June 29, 2006 By Emma Marris This article courtesy of Nature News.

Illegally hunted animals turn up in markets from New York to London.

Baboons, duiker antelopes and cane rats are available by the pound in markets in major cities in North America and Europe, a scientist reported at the Society for Conservation Biology meeting in San Jose, California, this week.

While the meat showing up in cities from New York to London represent just a sliver of the illegal bushmeat trade, it highlights the strong demand that still exists for illegally hunted meat, the ecologist says.

Bushmeat (wild animals hunted for food) can be problematic when the animals killed are endangered or carrying disease. Most concern about bushmeat centres on western and central Africa, where great apes are among the animals eaten, and where it represents a serious threat to many animal populations.

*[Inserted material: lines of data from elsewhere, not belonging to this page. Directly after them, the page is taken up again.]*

===== config.mk =====
export PLATFORM = sky130hd
export DESIGN_NAME = rtc_bus_ctrl_flat
export DESIGN_NICKNAME = d
export VERILOG_FILES = /design/src/rtl/rtc_bus_ctrl_if.sv /design/src/rtl/rtc_bus_ctrl.sv /design/src/flat_wrapper.sv
export SDC_FILE = /design/constraint.sdc
export NUM_CORES = 1
export LEC_CHECK = 0
export CAP_MARGIN = 10
export CORE_UTILIZATION = 53
export CTS_CLUSTER_DIAMETER = 40
export DETAILED_ROUTE_END_ITERATION = 10
export PLACE_DENSITY = 0.83
export SETUP_SLACK_MARGIN = 0.5
export SYNTH_ARGS = -nofsm -noshare
export SYNTH_HDL_FRONTEND = slang
export SYNTH_SLANG_ARGS = --single-unit

===== constraint.sdc =====
create_clock -name clk -period 3.8 [get_ports clk]
set_input_delay 0.38 -clock clk [delete_from_list [all_inputs] [get_ports clk]]
set_output_delay 0.38 -clock clk [all_outputs]
set_load 0.02 [all_outputs]

===== src/rtl/rtc_bus_ctrl_if.sv =====
// Bus bundle between the RTC controller and its client: request side
// (start/rw/addr/Data), the multiplexed RTC pins and the status outputs.
`timescale 1ns/1ps
interface rtc_bus_ctrl_if;
  logic       start;
  logic       rw;
  logic [7:0] addr;
  logic [7:0] Data;
  logic [7:0] ad_in;
  logic [7:0] ad_out;
  logic       ad_oe;
  logic       cs_n;
  logic       rd_n;
  logic       wr_n;
  logic       a_d;
  logic [7:0] rd_data;
  logic       busy;
  logic       done;

  modport master (
    output start, rw, addr, Data, ad_in,
    input  ad_out, ad_oe, cs_n, rd_n, wr_n, a_d, rd_data, busy, done
  );

  modport slave (
    input  start, rw, addr, Data, ad_in,
    output ad_out, ad_oe, cs_n, rd_n, wr_n, a_d, rd_data, busy, done
  );
endinterface


===== src/rtl/rtc_bus_ctrl.sv =====
// Multiplexed address/data bus master for the external RTC: one address
// phase then one data phase, each with programmable setup/pulse/hold.
`timescale 1ns/1ps
module rtc_bus_ctrl #(
  parameter int T_SETUP = 2,
  parameter int T_PULSE = 4,
  parameter int T_HOLD  = 2,
  parameter int T_GAP   = 2
) (
  input  logic          clk,
  input  logic          reset,
  rtc_bus_ctrl_if.slave bus
);

  typedef enum logic [3:0] {
    S_IDLE, S_A_SETUP, S_A_PULSE, S_A_HOLD, S_GAP,
    S_D_SETUP, S_D_PULSE, S_D_HOLD, S_DONE
  } state_t;

  state_t     r_state, w_state_next;
  logic [7:0] r_cnt, w_cnt_next;
  logic       r_rw;
  logic [7:0] r_addr, r_data;
  logic [7:0] w_addr_eff;

  logic [7:0] r_ad_out, w_ad_out_next;
  logic       r_ad_oe, w_ad_oe_next;
  logic       r_cs_n, w_cs_n_next;
  logic       r_rd_n, w_rd_n_next;
  logic       r_wr_n, w_wr_n_next;
  logic       r_a_d, w_a_d_next;
  logic       r_busy, w_busy_next;
  logic       r_done, w_done_next;
  logic [7:0] r_rd_data;

  function automatic logic [7:0] f_load(input state_t s);
    case (s)
      S_A_SETUP, S_D_SETUP: f_load = 8'(T_SETUP - 1);
      S_A_PULSE, S_D_PULSE: f_load = 8'(T_PULSE - 1);
      S_A_HOLD,  S_D_HOLD:  f_load = 8'(T_HOLD - 1);
      S_GAP:                f_load = 8'(T_GAP - 1);
      default:              f_load = 8'd0;
    endcase
  endfunction

  // State register
  always_ff @(posedge clk) begin
    if (!reset) begin
      r_state <= S_IDLE;
      r_cnt   <= 8'd0;
    end else begin
      r_state <= w_state_next;
      r_cnt   <= w_cnt_next;
    end
  end

  // Next-state logic
  always_comb begin
    w_state_next = r_state;
    case (r_state)
      S_IDLE:    if (bus.start)    w_state_next = S_A_SETUP;
      S_A_SETUP: if (r_cnt == 8'd0) w_state_next = S_A_PULSE;
      S_A_PULSE: if (r_cnt == 8'd0) w_state_next = S_A_HOLD;
      S_A_HOLD:  if (r_cnt == 8'd0) w_state_next = S_GAP;
      S_GAP:     if (r_cnt == 8'd0) w_state_next = S_D_SETUP;
      S_D_SETUP: if (r_cnt == 8'd0) w_state_next = S_D_PULSE;
      S_D_PULSE: if (r_cnt == 8'd0) w_state_next = S_D_HOLD;
      S_D_HOLD:  if (r_cnt == 8'd0) w_state_next = S_DONE;
      S_DONE:                       w_state_next = S_IDLE;
      default:                      w_state_next = S_IDLE;
    endcase

    if (w_state_next != r_state) begin
      w_cnt_next = f_load(w_state_next);
    end else if (r_cnt != 8'd0) begin
      w_cnt_next = r_cnt - 8'd1;
    end else begin
      w_cnt_next = r_cnt;
    end
  end

  // The address is not latched yet on the edge that leaves IDLE
  assign w_addr_eff = (r_state == S_IDLE) ? bus.addr : r_addr;

  // Output logic, decoded from the next state so pins move with the state
  always_comb begin
    w_cs_n_next   = 1'b1;
    w_rd_n_next   = 1'b1;
    w_wr_n_next   = 1'b1;
    w_a_d_next    = 1'b1;
    w_ad_oe_next  = 1'b0;
    w_ad_out_next = 8'd0;
    w_busy_next   = (w_state_next != S_IDLE);
    w_done_next   = (w_state_next == S_DONE);
    case (w_state_next)
      S_A_SETUP, S_A_PULSE, S_A_HOLD: begin
        w_cs_n_next   = 1'b0;
        w_a_d_next    = 1'b0;
        w_ad_oe_next  = 1'b1;
        w_ad_out_next = w_addr_eff;
        w_wr_n_next   = (w_state_next != S_A_PULSE);
      end
      S_D_SETUP, S_D_PULSE, S_D_HOLD: begin
        w_cs_n_next = 1'b0;
        if (r_rw) begin
          w_rd_n_next = (w_state_next != S_D_PULSE);
        end else begin
          w_ad_oe_next  = 1'b1;
          w_ad_out_next = r_data;
          w_wr_n_next   = (w_state_next != S_D_PULSE);
        end
      end
      default: ;
    endcase
  end

  // Registered outputs, request latch and read capture
  always_ff @(posedge clk) begin
    if (!reset) begin
      r_rw      <= 1'b0;
      r_addr    <= 8'd0;
      r_data    <= 8'd0;
      r_ad_out  <= 8'd0;
      r_ad_oe   <= 1'b0;
      r_cs_n    <= 1'b1;
      r_rd_n    <= 1'b1;
      r_wr_n    <= 1'b1;
      r_a_d     <= 1'b1;
      r_busy    <= 1'b0;
      r_done    <= 1'b0;
      r_rd_data <= 8'd0;
    end else begin
      if (r_state == S_IDLE && bus.start) begin
        r_rw   <= bus.rw;
        r_addr <= bus.addr;
        r_data <= bus.Data;
      end
      r_ad_out <= w_ad_out_next;
      r_ad_oe  <= w_ad_oe_next;
      r_cs_n   <= w_cs_n_next;
      r_rd_n   <= w_rd_n_next;
      r_wr_n   <= w_wr_n_next;
      r_a_d    <= w_a_d_next;
      r_busy   <= w_busy_next;
      r_done   <= w_done_next;
      // Sample on the edge that ends the read strobe
      if (r_state == S_D_PULSE && r_cnt == 8'd0 && r_rw) begin
        r_rd_data <= bus.ad_in;
      end
    end
  end

  assign bus.ad_out  = r_ad_out;
  assign bus.ad_oe   = r_ad_oe;
  assign bus.cs_n    = r_cs_n;
  assign bus.rd_n    = r_rd_n;
  assign bus.wr_n    = r_wr_n;
  assign bus.a_d     = r_a_d;
  assign bus.busy    = r_busy;
  assign bus.done    = r_done;
  assign bus.rd_data = r_rd_data;

endmodule


===== src/flat_wrapper.sv =====
// flat-port wrapper written by rule: the top's interface ports become plain ports
module rtc_bus_ctrl_flat 
#(
  parameter int T_SETUP = 2,
  parameter int T_PULSE = 4,
  parameter int T_HOLD  = 2,
  parameter int T_GAP   = 2
)
  (clk, reset, bus_start, bus_rw, bus_addr, bus_Data, bus_ad_in, bus_ad_out, bus_ad_oe, bus_cs_n, bus_rd_n, bus_wr_n, bus_a_d, bus_rd_data, bus_busy, bus_done);
  rtc_bus_ctrl_if bus_i ();
  input  logic clk;
  input  logic reset;
  input wire logic [$bits(bus_i.start)-1:0] bus_start;
  input wire logic [$bits(bus_i.rw)-1:0] bus_rw;
  input wire logic [$bits(bus_i.addr)-1:0] bus_addr;
  input wire logic [$bits(bus_i.Data)-1:0] bus_Data;
  input wire logic [$bits(bus_i.ad_in)-1:0] bus_ad_in;
  output wire logic [$bits(bus_i.ad_out)-1:0] bus_ad_out;
  output wire logic [$bits(bus_i.ad_oe)-1:0] bus_ad_oe;
  output wire logic [$bits(bus_i.cs_n)-1:0] bus_cs_n;
  output wire logic [$bits(bus_i.rd_n)-1:0] bus_rd_n;
  output wire logic [$bits(bus_i.wr_n)-1:0] bus_wr_n;
  output wire logic [$bits(bus_i.a_d)-1:0] bus_a_d;
  output wire logic [$bits(bus_i.rd_data)-1:0] bus_rd_data;
  output wire logic [$bits(bus_i.busy)-1:0] bus_busy;
  output wire logic [$bits(bus_i.done)-1:0] bus_done;
  assign bus_i.start = bus_start;
  assign bus_i.rw = bus_rw;
  assign bus_i.addr = bus_addr;
  assign bus_i.Data = bus_Data;
  assign bus_i.ad_in = bus_ad_in;
  assign bus_ad_out = bus_i.ad_out;
  assign bus_ad_oe = bus_i.ad_oe;
  assign bus_cs_n = bus_i.cs_n;
  assign bus_rd_n = bus_i.rd_n;
  assign bus_wr_n = bus_i.wr_n;
  assign bus_a_d = bus_i.a_d;
  assign bus_rd_data = bus_i.rd_data;
  assign bus_busy = bus_i.busy;
  assign bus_done = bus_i.done;
  rtc_bus_ctrl #(.T_SETUP(T_SETUP), .T_PULSE(T_PULSE), .T_HOLD(T_HOLD), .T_GAP(T_GAP)) u_core (.clk(clk), .reset(reset), .bus(bus_i));
endmodule

==> reports/results.ini, run 1 <==
[synth]
yosys_most_used_dff = dfxtp_1
yosysUniqueCellTypes = 42
syn-cell-area_mm2 = 0.002210
synth_edf_count = 0
syn_avg_cell_area_um2 = 9.483
synthCells = 233
synth.ff_latch_count = 52
yosysSeqAreaShare = 0.4711
ys_warn_count = 0
synth_nets = 262
ys_async_sr_fraction = 0

[global_routing]
grt_max_degree = 34
grt_pass1_wl_mm = 7.438
grt_util_met3 = 0.05479
grt_use_met2 = 0.3662
grt_overflow = 0
busiest_layer = met2
grt.total_usage = 0.2235
antenna_found_initial = 0
grt_use_met1 = 0.2730
grt_pass1_vias = 1680

[die]
start_util = 0.5524
die_w_um = 66.57
ios = 51
floorplan.core_area_mm2 = 0.004000
dieArea_mm2 = 0.004432
die_h_um = 66.57
num_rows = 23

[critical_path]
critical_path_class = flip-flop to flip-flop
path_max_fanout = 17
r2r_cells = 5
r2r-end = u_core.r_addr[3]
cp_num_cells = 5
crit_path_end = u_core.r_addr[3]
worstSetupStartpoint = u_core.r_state[0]
required_ns = 3.99
cp_slowest_cell = or3_1
crit_family = simple AND/OR/NAND/NOR gates
ff2ff_setup_slack_ns = 1.44
worstPathArrival_ns = 2.54
worstSetupStartpointType = flip-flop
cpPeakStageDelay_ns = 0.55
worstPathCellList = or3_1, nor2_4, nand3b_1, nand2_1, a21boi_0
crit_buf_inv = 0
end_kind = flip-flop
rr_startpoint = u_core.r_state[0]

[worst_hold_path]
hold_class = flip-flop to flip-flop
whs_path_depth = 1

[route]
drt-total-wl_mm = 4.530
dr.pass1.iters = 4
ant_nets = 0
viasPerCell = 5.476
drc = 0
drt-initial-drc-count = 81
vias = 1818
avgRoutedWirePerCell_um = 13.64

[run]
cap_viol_max_count = 0

[clock_tree]
ctsResizeCount = 0
clkLatencyLatePin_ns = 0.30
clock_path_buffers = 2
cts_max_level = 2
ctsHoldBuffers = 0
cts_tree = done
cts_buffers = 5
post_cts_buffers = 0
clk_pin_slew_ns = 0.09
cts_root_buf = clkbuf_8
cts_sinks = 52

[layout]
final_core_util = 0.7100
nNetsFinal = 310
drive_gt1_frac = 0.06028
antenna_cells = 0
syn_to_final_growth_pct = 28.54
fillers = 318

[placement]
numPortBuffers = 50
place_congestion = 0.8158
hpwl_mm = 3.147

[power_and_ir_drop]
irDropWorstVdd_v = 0.0003776
p_per_area_mw_per_mm2 = 750.8
p_leak_nw = 1.123

[sta]
skew_ns = 0.007800
slew_headroom = 0.3130
maxSlewViolCount = 0
worst_pin_slew_ns = 1.027
hold_viol = 0
timing.fmax_mhz = 424.6
finalCritPeriodShare = 0.6198
min_period_ns = 2.355
fin_tns_setup_ns = 0
finalSetupViolCount = 0
rsz0062_at_grt = no

[status]
outcome = finished clean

Justin Brashares, a conservation ecologist at the University of California, Berkeley, has worked in bushmeat research for nearly a decade. When he was in New York two years ago, sitting in the back of a cab driven by a Ghanaian, they got talking about the wild meats of Ghana.

Well, I don't really miss it, because I can get it.
New York cab driver,on the availability of bushmeat in the big apple.
"You must miss it," Brashares remembers saying.

"Well, I don't really miss it," the cab driver replied, "because I can get it."

Thus began a research project in which African expatriate volunteers were recruited to cruise a local bushmeat market in New York, London, Brussels, Paris, Toronto, Montreal and Chicago, reporting back the kinds, conditions and quantities of African wild meat on offer.

Meat market

The results of the first 20 months of the survey, reported at the Society for Conservation Biology meeting on Wednesday 28 June, show that about 6,000 kilograms of illegally hunted meat moved through the seven markets surveyed, in total, each month.

That's just a smidgen, Brashares says, of what must be flowing out of Africa into Europe and North America. And intercontinental trade, he adds, is again a tiny fraction (he estimates less than 1%) of total bushmeat kill, most of which stays in the country of origin.

Most of the meat in the survey was found to be butchered and smoked, but about 27% was raw, and 21% was not butchered at all. "You have animals basically coming over in plastic bags," Brashares says. This raw meat could be a disease risk, he adds.

"Some disease agents could make the trip and some couldn't," says Nathan Wolfe, an immunologist at the Johns Hopkins Bloomberg School of Public Health in Baltimore, Maryland, who has studied diseases that can jump from bushmeat to humans. "Anthrax, for example, is something that could make the trip. It just depends how fresh it is."

High price to pay

Brashares doesn't know most of his volunteers, nor does he know the exact location of the markets they are surreptitiously surveying. In order to ensure that the information is valid, Brashares asks two wholly independent scouts to survey each location.

Brashares says that the bushmeat is more expensive than beef, so the buyers are presumably stocking up because they want the meat for ceremonial or special occasions. "I am not one to say 'I don't care what your tradition is'," says Brashares. He speculates that a small, legalized trade, combined with a crackdown on large-scale illegal hunting, could one day help to fulfil cultural demand for the meat in a controlled fashion.

Until then, homesick ex-pats will probably continue to turn to these underground markets. "They want to bring home the food their families miss," says Brashares.